Not content to let an apparent source of consternation lie harmless, as with the proverbial sleeping dog, we brought out the EPA’s much-maligned lead-paint Renovation, Repair, and Painting (RRP) rule for a shot across the bow of the good ship Durability + Design “Weekly Poll.”
If you hadn’t seen the question, it’s the current No. 1 hit playing at Weekly Poll.
Why, we asked, should everyone try to forget the aggravations and headaches of this workaday world, just because it’s time to bring out the holly and try to be jolly? Instead, let’s remind anyone who likes to vote in polls that, in the spirit of the EPA, we’re here to be of help.
So Scrooge—pardon me, the boss—said, “Yeah, that’s a good idea…let’s do a poll on that RRP rule.”
This particular news bureau, eternally hungering for a story, decided to go have a look-see at the poll results as of Wednesday. Here’s what we found out:
Question: What should the federal government do to respond to criticisms of the new lead-paint Renovation, Repair, and Painting (RRP) Rule?
|Take major actions to beef up enforcement
|Do much more to educate the public about the rule
|Make residential building owners equally responsible for compliance
|Give contractors longer to comply with the rule
Option 3, making building owners share responsibility, is getting the strongest support, rather decisively.
And you know, it does seem like a logical approach…contractor tells building owner about the law, as he’s supposed to do; owner says thanks, but I don’t want to pay any extra for the work, so don’t worry about all that.
Problem is, it doesn’t work that way. It might have, except the EPA decided not to include a “waiver” provision that would allow the owner to take a pass in this fashion.
Without that waiver option, one of these other approaches (options 1, 2, 3, or 4) may be needed to make the RRP rule work as it’s supposed to. Based on our poll, option 3 is viewed as the least-bad alternative to a not-so-good government initiative—or at least one not so well thought out.
Then there’s option 5—it goes something like “may the R.R.P. go and R.I.P.”
Or, put another way, “Bah. Humbug.”
Sorry. ‘Tis the season to be jolly.

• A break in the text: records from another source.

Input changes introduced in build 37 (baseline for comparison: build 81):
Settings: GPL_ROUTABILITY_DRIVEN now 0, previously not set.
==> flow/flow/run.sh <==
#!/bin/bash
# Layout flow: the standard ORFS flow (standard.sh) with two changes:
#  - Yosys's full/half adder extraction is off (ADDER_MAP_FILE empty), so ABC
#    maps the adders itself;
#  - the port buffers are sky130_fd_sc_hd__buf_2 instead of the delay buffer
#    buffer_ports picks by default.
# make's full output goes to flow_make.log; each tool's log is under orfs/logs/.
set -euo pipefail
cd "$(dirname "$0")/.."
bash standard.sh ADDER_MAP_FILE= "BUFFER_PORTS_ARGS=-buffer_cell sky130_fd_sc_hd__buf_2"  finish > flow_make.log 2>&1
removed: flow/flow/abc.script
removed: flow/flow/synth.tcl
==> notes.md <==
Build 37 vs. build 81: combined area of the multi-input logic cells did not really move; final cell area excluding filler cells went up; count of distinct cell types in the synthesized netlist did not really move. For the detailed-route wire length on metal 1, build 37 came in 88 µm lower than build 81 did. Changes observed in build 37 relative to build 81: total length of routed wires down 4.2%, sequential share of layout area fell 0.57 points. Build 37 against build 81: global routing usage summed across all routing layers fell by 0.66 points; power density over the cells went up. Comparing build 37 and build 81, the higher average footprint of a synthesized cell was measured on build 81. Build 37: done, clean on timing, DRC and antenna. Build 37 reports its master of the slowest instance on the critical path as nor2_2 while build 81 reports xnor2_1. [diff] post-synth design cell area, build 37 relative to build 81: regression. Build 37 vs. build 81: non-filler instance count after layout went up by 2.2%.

And that’s as it should be.
On that note, we’d like to wish everyone the happiest of holidays, a merry Christmas, and a New Year that will bring better times, especially to those who are fighting and risking their lives to ensure our freedoms and our blessings in this great nation.
Laws and litigation;
Lead Renovation, Repair and Painting Rule (LRRP)
Comment from Steve Ferris, (12/28/2010, 2:22 PM)

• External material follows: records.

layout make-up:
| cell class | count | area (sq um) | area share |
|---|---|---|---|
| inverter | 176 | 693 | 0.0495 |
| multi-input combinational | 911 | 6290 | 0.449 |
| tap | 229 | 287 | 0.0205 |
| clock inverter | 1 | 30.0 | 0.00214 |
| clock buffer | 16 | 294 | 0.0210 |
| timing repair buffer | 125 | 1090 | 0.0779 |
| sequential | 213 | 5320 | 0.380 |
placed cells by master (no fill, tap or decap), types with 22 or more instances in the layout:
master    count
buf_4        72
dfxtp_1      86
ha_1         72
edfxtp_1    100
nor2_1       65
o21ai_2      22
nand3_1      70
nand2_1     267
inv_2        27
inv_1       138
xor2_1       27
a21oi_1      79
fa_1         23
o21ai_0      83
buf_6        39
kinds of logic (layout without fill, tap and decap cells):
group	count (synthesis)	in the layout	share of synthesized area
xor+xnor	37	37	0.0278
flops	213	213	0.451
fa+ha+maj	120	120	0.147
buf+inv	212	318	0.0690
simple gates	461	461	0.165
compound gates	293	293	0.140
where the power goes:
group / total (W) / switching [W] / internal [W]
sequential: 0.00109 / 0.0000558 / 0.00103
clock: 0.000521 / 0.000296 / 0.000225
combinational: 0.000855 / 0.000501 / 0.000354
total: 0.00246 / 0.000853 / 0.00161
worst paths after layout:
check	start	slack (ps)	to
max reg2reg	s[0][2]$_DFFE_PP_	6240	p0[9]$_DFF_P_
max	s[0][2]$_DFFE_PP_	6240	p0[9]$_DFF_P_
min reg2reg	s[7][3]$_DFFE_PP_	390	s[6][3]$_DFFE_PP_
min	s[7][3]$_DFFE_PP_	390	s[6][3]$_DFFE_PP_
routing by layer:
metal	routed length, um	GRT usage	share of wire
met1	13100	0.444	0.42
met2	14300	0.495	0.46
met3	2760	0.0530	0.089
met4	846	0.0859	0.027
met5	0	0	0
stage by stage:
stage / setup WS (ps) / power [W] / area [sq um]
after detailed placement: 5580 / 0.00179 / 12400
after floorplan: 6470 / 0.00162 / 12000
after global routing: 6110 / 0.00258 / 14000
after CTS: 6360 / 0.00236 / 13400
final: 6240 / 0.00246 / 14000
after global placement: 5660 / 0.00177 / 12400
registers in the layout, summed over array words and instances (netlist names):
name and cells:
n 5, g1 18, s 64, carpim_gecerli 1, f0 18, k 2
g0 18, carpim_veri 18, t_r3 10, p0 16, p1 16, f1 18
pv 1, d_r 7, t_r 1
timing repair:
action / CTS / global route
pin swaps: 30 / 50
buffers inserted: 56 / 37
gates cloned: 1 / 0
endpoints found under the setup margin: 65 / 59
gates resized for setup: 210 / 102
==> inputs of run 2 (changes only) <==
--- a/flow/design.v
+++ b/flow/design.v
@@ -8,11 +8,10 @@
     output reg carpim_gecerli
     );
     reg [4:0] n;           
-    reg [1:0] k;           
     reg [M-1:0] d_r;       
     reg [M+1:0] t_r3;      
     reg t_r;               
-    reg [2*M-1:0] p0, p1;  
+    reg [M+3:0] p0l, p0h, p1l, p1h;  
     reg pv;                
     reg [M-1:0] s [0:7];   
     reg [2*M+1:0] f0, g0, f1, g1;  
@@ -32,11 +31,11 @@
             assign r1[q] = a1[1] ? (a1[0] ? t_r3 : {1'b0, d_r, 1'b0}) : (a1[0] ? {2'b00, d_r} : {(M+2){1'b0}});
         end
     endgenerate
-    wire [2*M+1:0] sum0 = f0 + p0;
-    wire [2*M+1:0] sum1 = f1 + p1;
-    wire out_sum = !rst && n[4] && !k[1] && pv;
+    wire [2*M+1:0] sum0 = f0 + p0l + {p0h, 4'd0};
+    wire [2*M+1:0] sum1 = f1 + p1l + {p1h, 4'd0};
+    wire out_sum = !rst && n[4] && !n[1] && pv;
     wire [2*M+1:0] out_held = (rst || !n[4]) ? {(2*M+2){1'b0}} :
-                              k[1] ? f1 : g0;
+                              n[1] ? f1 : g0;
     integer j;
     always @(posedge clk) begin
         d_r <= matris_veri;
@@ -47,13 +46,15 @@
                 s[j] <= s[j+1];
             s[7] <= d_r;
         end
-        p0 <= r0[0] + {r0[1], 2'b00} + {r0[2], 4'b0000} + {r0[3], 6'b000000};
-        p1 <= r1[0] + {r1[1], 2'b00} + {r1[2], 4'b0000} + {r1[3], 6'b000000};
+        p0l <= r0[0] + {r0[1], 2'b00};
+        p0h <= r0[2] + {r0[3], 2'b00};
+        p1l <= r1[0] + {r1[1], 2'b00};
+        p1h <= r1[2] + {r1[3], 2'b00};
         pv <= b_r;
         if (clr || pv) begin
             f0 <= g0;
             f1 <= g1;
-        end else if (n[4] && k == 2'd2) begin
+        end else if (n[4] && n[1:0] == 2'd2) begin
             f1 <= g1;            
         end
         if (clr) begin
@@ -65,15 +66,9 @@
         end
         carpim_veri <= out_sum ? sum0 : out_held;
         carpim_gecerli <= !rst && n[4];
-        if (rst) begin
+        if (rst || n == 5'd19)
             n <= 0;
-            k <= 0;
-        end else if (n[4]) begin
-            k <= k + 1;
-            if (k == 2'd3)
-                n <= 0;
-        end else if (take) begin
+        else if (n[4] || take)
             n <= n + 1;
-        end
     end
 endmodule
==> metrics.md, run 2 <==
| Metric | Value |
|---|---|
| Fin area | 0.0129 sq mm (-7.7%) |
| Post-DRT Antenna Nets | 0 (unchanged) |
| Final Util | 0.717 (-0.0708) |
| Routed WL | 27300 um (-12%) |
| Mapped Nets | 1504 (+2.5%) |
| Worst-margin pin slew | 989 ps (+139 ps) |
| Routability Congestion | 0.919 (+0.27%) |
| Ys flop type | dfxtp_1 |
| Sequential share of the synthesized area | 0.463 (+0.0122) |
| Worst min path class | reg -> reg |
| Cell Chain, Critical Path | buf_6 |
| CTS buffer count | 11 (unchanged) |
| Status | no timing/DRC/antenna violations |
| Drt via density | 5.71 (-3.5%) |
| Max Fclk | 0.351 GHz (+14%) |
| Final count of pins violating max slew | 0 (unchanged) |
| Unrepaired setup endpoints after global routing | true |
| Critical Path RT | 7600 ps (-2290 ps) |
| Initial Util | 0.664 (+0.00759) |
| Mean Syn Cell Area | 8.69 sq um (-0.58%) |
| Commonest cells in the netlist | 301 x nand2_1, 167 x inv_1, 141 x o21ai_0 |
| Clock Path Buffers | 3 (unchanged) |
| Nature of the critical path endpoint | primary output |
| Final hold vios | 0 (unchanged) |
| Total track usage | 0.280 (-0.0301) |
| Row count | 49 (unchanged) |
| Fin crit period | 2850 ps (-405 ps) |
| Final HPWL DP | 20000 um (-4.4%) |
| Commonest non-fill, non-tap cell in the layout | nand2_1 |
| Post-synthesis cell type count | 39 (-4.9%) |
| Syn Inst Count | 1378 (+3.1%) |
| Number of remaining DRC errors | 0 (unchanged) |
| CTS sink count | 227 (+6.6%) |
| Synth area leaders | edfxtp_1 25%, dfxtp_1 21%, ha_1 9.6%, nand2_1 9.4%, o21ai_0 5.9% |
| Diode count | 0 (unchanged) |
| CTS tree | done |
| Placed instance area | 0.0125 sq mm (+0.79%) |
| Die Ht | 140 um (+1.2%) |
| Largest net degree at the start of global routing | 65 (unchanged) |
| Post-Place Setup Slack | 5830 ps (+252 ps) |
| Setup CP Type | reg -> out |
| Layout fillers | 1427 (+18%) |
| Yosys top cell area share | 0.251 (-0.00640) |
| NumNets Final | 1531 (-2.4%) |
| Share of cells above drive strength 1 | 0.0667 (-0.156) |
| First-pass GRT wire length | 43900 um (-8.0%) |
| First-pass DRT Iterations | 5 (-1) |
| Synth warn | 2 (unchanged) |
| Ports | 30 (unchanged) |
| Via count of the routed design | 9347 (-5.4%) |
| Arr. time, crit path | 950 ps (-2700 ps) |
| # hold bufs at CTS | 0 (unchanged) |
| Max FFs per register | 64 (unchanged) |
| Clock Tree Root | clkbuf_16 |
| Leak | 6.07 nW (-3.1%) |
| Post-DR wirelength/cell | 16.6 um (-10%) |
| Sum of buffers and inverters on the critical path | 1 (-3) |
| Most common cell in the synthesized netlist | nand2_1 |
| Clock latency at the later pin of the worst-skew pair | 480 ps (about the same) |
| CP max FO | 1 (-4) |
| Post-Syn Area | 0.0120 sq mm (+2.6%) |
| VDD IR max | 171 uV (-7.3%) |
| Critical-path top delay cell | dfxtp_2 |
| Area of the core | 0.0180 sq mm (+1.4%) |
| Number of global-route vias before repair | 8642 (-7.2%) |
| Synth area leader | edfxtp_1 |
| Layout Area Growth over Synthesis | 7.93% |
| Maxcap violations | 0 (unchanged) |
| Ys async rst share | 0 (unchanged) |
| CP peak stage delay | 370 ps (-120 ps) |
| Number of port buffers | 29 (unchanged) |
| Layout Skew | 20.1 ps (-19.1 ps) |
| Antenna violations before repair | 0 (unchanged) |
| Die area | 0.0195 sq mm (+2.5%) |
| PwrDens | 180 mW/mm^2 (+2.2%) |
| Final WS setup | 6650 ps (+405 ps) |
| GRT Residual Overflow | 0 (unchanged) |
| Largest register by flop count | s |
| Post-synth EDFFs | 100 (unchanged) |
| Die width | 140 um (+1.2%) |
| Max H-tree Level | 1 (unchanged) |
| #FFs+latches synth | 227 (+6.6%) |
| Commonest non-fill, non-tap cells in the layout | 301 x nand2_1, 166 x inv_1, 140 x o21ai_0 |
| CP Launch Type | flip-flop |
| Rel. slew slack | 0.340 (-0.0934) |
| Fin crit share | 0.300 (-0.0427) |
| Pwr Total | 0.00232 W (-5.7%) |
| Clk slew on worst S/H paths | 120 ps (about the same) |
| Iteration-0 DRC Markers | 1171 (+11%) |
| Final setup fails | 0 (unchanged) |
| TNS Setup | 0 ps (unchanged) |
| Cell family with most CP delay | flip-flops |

Good luck. The EPA is going to keep going after the painting industry with this flawed law because:
A) They gotta show that they're doing something.

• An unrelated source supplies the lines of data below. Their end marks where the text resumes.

Context: an optimization exercise on an open-source flow, tuned for small area. The choices shown serve that exercise and are no tape-out recipe.
Function was checked by simulation only, so behaviour that the tests miss may differ from the original.

$ cat design/flow/config.mk
export PLATFORM = sky130hd
export DESIGN_NAME = FFT_8pt
export DESIGN_NICKNAME = FFT_8pt
export VERILOG_FILES = /design/flow/design.v
export SDC_FILE = /design/flow/constraint.sdc
export NUM_CORES = 4
export LEC_CHECK = 0
export CAP_MARGIN = 20
export CORE_MARGIN = 2
export CORE_UTILIZATION = 40
export SLEW_MARGIN = 20
$ cat design/flow/constraint.sdc
create_clock -name core_clock -period 16.0 [get_ports {clk}]
set_input_delay 3.2000 -clock core_clock [delete_from_list [all_inputs] [get_ports {clk}]]
set_output_delay 3.2000 -clock core_clock [all_outputs]
set_load 0.01 [all_outputs]
$ cat design/flow/design.v
`timescale 1ns / 1ps
module FFT_8pt(
    input clk, reset,
    input [11:0] real_in, imag_in,
    input [2:0] addr_real, addr_imag,
    input wr_en_real, wr_en_imag,
    output [23:0] fft_real_out, fft_imag_out
);
    reg [11:0] real_mem [0:7];
    reg [11:0] imag_mem [0:7];
    reg [2:0] read_addr_real, read_addr_imag;
    always @(posedge clk) begin
        if (wr_en_real) real_mem[addr_real] <= real_in;
        else read_addr_real <= addr_real;
        if (wr_en_imag) imag_mem[addr_imag] <= imag_in;
        else read_addr_imag <= addr_imag;
    end
    wire [11:0] mem_real_out = real_mem[read_addr_real];
    wire [11:0] mem_imag_out = imag_mem[read_addr_imag];
    reg [2:0] k;
    reg run;
    always @(posedge clk or posedge reset) begin
        if (reset) begin
            k <= 3'd0;
            run <= 1'b0;
        end else begin
            k <= k + 3'd1;
            if (k == 3'd7) run <= 1'b1;
        end
    end
    reg [11:0] rr [0:7];
    reg [11:0] ri [0:7];
    integer q;
    always @(posedge clk) begin
        for (q = 0; q < 7; q = q + 1) begin
            rr[q] <= rr[q+1];
            ri[q] <= ri[q+1];
        end
        rr[7] <= run ? rr[0] : mem_real_out;
        ri[7] <= run ? ri[0] : mem_imag_out;
    end
    wire odd = k[0];
    wire [12:0] b0r, b0i, b1r, b1i, b2r, b2i, b3r, b3i;
    addsub #(13) s10r(.a({rr[0][11], rr[0]}), .b({rr[4][11], rr[4]}), .sub(odd), .s(b0r));
    addsub #(13) s10i(.a({ri[0][11], ri[0]}), .b({ri[4][11], ri[4]}), .sub(odd), .s(b0i));
    addsub #(13) s11r(.a({rr[1][11], rr[1]}), .b({rr[5][11], rr[5]}), .sub(odd), .s(b1r));
    addsub #(13) s11i(.a({ri[1][11], ri[1]}), .b({ri[5][11], ri[5]}), .sub(odd), .s(b1i));
    addsub #(13) s12r(.a({rr[2][11], rr[2]}), .b({rr[6][11], rr[6]}), .sub(odd), .s(b2r));
    addsub #(13) s12i(.a({ri[2][11], ri[2]}), .b({ri[6][11], ri[6]}), .sub(odd), .s(b2i));
    addsub #(13) s13r(.a({rr[3][11], rr[3]}), .b({rr[7][11], rr[7]}), .sub(odd), .s(b3r));
    addsub #(13) s13i(.a({ri[3][11], ri[3]}), .b({ri[7][11], ri[7]}), .sub(odd), .s(b3i));
    wire [12:0] m2r = odd ? b2i : b2r;
    wire [12:0] m2i = odd ? b2r : b2i;
    wire [12:0] m3r = odd ? b3i : b3r;
    wire [12:0] m3i = odd ? b3r : b3i;
    wire nr = k[1], ni = k[1] ^ k[0];
    wire [13:0] c0r, c0i, c1r, c1i;
    addsub #(14) s20r(.a({b0r[12], b0r}), .b({m2r[12], m2r}), .sub(nr), .s(c0r));
    addsub #(14) s20i(.a({b0i[12], b0i}), .b({m2i[12], m2i}), .sub(ni), .s(c0i));
    addsub #(14) s21r(.a({b1r[12], b1r}), .b({m3r[12], m3r}), .sub(nr), .s(c1r));
    addsub #(14) s21i(.a({b1i[12], b1i}), .b({m3i[12], m3i}), .sub(ni), .s(c1i));
    reg [1:0] r;
    always @(*) begin
        case (k)
            3'd0: r = 2'd0; 3'd1: r = 2'd1; 3'd2: r = 2'd3; 3'd3: r = 2'd2;
            3'd4: r = 2'd2; 3'd5: r = 2'd3; 3'd6: r = 2'd1; default: r = 2'd0;
        endcase
    end
    wire [13:0] er = r[0] ? c1i : c1r;
    wire [13:0] ei = r[0] ? c1r : c1i;
    wire ner = r[1], nei = r[1] ^ r[0];
    wire [14:0] dr, di;
    addsub #(15) s3r(.a({c0r[13], c0r}), .b(odd ? {c0i[13], c0i} : 15'd0), .sub(1'b0), .s(dr));
    addsub #(15) s3i(.a({c0i[13], c0i}), .b(odd ? {c0r[13], c0r} : 15'd0), .sub(odd), .s(di));
    wire ng = ~odd & k[1];
    wire [14:0] gr = (odd ? 15'd0 : dr) ^ {15{ng}};
    wire [14:0] gi = (odd ? 15'd0 : di) ^ {15{ng}};
    wire [15:0] ar, ai;
    addsub #(16) s4r(.a({gr[14], gr}), .b({er[13], er[13], er}), .sub(ner), .s(ar));
    addsub #(16) s4i(.a({gi[14], gi}), .b({ei[13], ei[13], ei}), .sub(nei), .s(ai));
    wire [14:0] br = odd ? dr : 15'd0;
    wire [14:0] bi = odd ? di : 15'd0;
    mac181 m_r(.b(br), .a(ar), .c(ng), .y(fft_real_out));
    mac181 m_i(.b(bi), .a(ai), .c(ng), .y(fft_imag_out));
endmodule
module addsub #(parameter W = 8) (
    input [W-1:0] a, b,
    input sub,
    output [W-1:0] s
);
    wire [W-1:0] bx = b ^ {W{sub}};
    wire [W:0] c;
    assign c[0] = sub;
    genvar i;
    generate for (i = 0; i < W; i = i + 1) begin : g
        assign s[i] = a[i] ^ bx[i] ^ c[i];
        assign c[i+1] = (a[i] & bx[i]) | (a[i] & c[i]) | (bx[i] & c[i]);
    end endgenerate
endmodule
module rca #(parameter W = 8) (
    input [W-1:0] a, b,
    input ci,
    output [W-1:0] s
);
    wire [W:0] c;
    assign c[0] = ci;
    genvar i;
    generate for (i = 0; i < W; i = i + 1) begin : g
        assign s[i] = a[i] ^ b[i] ^ c[i];
        assign c[i+1] = (a[i] & b[i]) | (a[i] & c[i]) | (b[i] & c[i]);
    end endgenerate
endmodule
module mac181(
    input [14:0] b,
    input [15:0] a,
    input c,
    output [23:0] y
);
    wire [17:0] t5;
    rca #(18) u0(.a({{3{b[14]}}, b}), .b({b[14], b, 2'b00}), .ci(1'b0), .s(t5));
    wire [20:0] t45;
    rca #(21) u1(.a({{3{t5[17]}}, t5}), .b({t5, 3'b000}), .ci(1'b0), .s(t45));
    wire [23:0] t181;
    rca #(22) u2(.a({t45[20], t45}), .b({{9{b[14]}}, b[14:2]}), .ci(1'b0), .s(t181[23:2]));
    assign t181[1:0] = b[1:0];
    assign y[7:0] = t181[7:0];
    rca #(16) u3(.a(t181[23:8]), .b(a), .ci(c), .s(y[23:8]));
endmodule
$ cat design/flow/run.sh
#!/bin/bash
# synth_recipe.tcl (not shown) runs the flow's synth.tcl, then flattens the netlist and writes it again
# the make line also repeats each setting of config.mk as NAME=value (left out here)
make -C /OpenROAD-flow-scripts/flow DESIGN_CONFIG=/design/flow/config.mk WORK_HOME=/design/flow/orfs CLKGATE_MAP_FILE= SYNTH_SCRIPT=/design/flow/synth_recipe.tcl finish
==> flow_metrics.tcl <==
set metrics [dict create \
    crit_slowest_cell "fa_2" \
    ios 82 \
    syn_to_final_growth_pct 20.5 \
    drt_iter0_drc 508 \
    insertion_delay_ps 540 \
    utilization_pct 48.5 \
    reg2reg_slack_ps 13940 \
    timing.final.crit_period_ps 16300 \
    dr_wl_met3_um 1230 \
    wl_per_cell_um 17.8 \
    cts_made_buffers 41 \
    clock_path_buffers 3 \
    multi_input_area_sq_um 12300 \
    antenna_found_initial 0 \
    final-setup-viol-count 4 \
    yosys_warnings 3 \
    drv_cap 0 \
    portBuffers 81 \
    outcome "finished with violations" \
    initial_utilization_pct 40.2 \
    die_x_um 242 \
    yosysUniqueCellTypes 37 \
    worstMarginPinSlew_ps 988 \
    grt_pass1_wl_um 73400 \
    ys_seq_area_share_pct 44.3 \
    cts-hold-fix-buffers 0 \
    hp-class "flop to flop" \
    clockRootBuffer "clkbuf_16" \
    syn_inst 1596 \
    max_freq_ghz 0.0613 \
    grt_max_degree 73 \
    first_pass_iters 4 \
    syn_nets 1955 \
    met2WireLength_um 23200 \
    worst-setup-path-type "flop to output port" \
    ant_nets 0 \
    rsz0062_at_grt "true" \
    period_share_pct 102 \
    cp-start-kind "flop" \
    vias 11800 \
    place_congestion 0.861 \
    critPathMostFrequentCell "fa_2" \
    cp.required_ps 12800 \
    fill_cells 4901 \
    fin_skew_ps 19.5 \
    path_max_fanout 6 \
    grt.total_usage_pct 16.2 \
    drive_above_1_share_pct 27.4 \
    so_faults "setup timing" \
    synth_top_area_cell "fa_1" \
    ys_seq_elements 400 \
    syn-cell-area_sq_um 22600 \
    critPathArrivalTime_ps 13100 \
    cts.clk_slew.worst_paths_ps 60 \
    dr.max_layer_used "met4" \
    hold_violations 0 \
    hold_ws_ps 343 \
    routed_wirelength_um 46100 \
    regArea_sq_um 10000 \
    ff2ff_path_depth 4 \
    grt_pass1_vias 13300 \
    rr_endpoint "ri[7][0]$_DFF_P_" \
    via_per_inst 4.57 \
    dp.final_hpwl_um 35600 \
    cts_tree "done" \
    rows 87 \
    clkSinkCount 400 \
    critPathCaptureType "output port" \
    yosysTopAreaCellShare_pct 27.8 \
    antenna_cells 0 \
    synth_top_cells_by_area "fa_1, edfxtp_1, dfxtp_1, xnor2_1, mux4_2" \
    min_from "ri[6][7]$_DFF_P_" \
    synth.avg_cell_area_sq_um 14.2 \
    hold_end "ri[5][7]$_DFF_P_" \
    core-area_sq_um 56200 \
    dieArea_sq_um 58400 \
    overflow 0 \
    fp.dieH_um 242 \
    fin_nets 2165 \
    route.detailed.drc 0 \
    wl_met1_um 20800 \
    cts.htree.levels 2 \
    slew_headroom_pct 34.1 \
    critPathLaunch "k[0]$_DFF_PP0_" \
    slowest_delay_ps 580 \
    slew_violations 0 \
    min_path_cells 0 \
    setup_ws_ps -302 \
]
[Yosys cell counts]
library cell  count
xor2_1           89
xnor2_2           2
buf_4             1
clkinv_1          1
dfrtp_1           4
clkbuf_1         25
buf_2            27
and2_1            3
nor3_1            5
or2_1             1
mux4_2           48
o211ai_1          2
inv_4             1
xnor2_1         125
nand2b_1         36
o21ai_0          35
mux2i_1          93
a21oi_1          20
buf_1             9
fa_1            314
a2bb2oi_1         1
o21ai_1           1
dfxtp_1         198
mux2_2            6
nor2_1           78
ha_1             11
or2_2             1
o31a_1            1
nand2_1          50
mux2_4            1
inv_1           201
inv_2             1
mux2i_4           1
a21o_1            1
nor2b_1           4
nand3_1           1
edfxtp_1        198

B) "Painters" don't have half as many votes as "Homeowners". They're not them going after the people who butter their bread.
That's why I feel heightened enforcement is the only solution that they could go for. Why?
A) It goes after a minority group without any effective lobbying--your friendly neighborhood painting contractor.
B) It funds itself and really will show a profit for the EPA.
However, bureaucrats being who they are, likely nothing will be done though. And we'll be stuck with this regulations tries to deal with the problem of lead poisoning of painters and residents in a very imperfect way that punishes the law abiding painters and doesn't really go after the guys who avoid getting licenses, insurance, and paying their taxes. But hope springs eternal.